* **Exercise**: What you return should be the lines of the data containing "uBorSync", each in full.

* **Data listing**:
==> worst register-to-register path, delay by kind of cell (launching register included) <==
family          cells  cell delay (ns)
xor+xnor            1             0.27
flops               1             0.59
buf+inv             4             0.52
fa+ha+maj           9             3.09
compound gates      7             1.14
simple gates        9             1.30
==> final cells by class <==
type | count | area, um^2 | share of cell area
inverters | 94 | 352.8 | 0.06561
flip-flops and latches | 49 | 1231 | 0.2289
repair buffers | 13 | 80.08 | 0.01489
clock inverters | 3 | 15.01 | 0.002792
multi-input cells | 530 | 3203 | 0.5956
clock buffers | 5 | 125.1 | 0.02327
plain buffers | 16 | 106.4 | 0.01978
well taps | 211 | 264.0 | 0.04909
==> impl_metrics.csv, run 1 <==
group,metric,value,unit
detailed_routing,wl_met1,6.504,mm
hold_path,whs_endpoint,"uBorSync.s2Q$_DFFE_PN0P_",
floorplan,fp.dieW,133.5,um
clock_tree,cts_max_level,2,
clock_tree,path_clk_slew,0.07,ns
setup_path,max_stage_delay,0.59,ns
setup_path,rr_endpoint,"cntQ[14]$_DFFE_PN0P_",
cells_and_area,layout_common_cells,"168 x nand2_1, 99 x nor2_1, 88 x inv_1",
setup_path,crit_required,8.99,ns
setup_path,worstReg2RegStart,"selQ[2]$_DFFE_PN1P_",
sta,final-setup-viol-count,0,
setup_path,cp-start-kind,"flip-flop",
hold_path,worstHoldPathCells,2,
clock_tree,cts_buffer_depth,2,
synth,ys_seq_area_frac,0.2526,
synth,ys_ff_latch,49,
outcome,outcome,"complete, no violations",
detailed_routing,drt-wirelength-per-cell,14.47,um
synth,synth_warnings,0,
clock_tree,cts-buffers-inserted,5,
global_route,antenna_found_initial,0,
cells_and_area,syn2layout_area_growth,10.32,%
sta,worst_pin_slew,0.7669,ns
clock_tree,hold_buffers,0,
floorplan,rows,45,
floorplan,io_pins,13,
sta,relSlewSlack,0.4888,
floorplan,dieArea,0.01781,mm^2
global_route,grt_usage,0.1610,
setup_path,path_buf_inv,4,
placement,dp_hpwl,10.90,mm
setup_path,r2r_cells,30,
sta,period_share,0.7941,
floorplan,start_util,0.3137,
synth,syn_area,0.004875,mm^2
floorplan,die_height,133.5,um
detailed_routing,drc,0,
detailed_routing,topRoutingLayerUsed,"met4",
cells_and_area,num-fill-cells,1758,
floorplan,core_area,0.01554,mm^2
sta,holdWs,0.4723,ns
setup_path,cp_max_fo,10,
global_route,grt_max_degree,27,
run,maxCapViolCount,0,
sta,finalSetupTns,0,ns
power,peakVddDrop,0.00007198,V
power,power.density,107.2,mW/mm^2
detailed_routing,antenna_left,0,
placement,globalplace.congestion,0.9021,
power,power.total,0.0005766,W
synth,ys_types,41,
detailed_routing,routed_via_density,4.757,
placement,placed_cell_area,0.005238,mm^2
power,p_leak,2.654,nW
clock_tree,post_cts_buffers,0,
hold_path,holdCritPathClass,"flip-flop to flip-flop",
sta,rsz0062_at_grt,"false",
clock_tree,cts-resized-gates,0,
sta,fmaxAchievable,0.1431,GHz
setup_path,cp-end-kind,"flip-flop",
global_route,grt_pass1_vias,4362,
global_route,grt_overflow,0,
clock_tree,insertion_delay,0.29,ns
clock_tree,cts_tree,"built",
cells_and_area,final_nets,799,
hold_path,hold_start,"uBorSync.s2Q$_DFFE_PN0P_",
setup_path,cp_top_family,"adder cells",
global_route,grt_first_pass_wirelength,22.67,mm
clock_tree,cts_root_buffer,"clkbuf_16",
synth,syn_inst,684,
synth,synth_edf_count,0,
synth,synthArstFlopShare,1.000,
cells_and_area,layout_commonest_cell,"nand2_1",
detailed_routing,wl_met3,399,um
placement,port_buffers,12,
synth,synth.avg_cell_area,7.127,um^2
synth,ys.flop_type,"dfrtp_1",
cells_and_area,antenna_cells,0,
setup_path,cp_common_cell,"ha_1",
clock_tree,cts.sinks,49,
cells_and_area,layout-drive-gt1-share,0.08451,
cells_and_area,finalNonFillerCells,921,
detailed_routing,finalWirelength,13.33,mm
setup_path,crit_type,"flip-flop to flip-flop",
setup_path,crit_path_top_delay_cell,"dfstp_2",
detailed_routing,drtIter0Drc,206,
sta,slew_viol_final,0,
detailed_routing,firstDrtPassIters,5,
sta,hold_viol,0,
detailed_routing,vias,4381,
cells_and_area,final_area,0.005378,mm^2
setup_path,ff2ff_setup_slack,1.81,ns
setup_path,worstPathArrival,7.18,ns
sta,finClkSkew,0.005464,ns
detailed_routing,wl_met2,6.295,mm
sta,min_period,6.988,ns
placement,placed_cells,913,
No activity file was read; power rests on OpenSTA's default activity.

* **Final answer**:
hold_path,whs_endpoint,"uBorSync.s2Q$_DFFE_PN0P_",
hold_path,hold_start,"uBorSync.s2Q$_DFFE_PN0P_",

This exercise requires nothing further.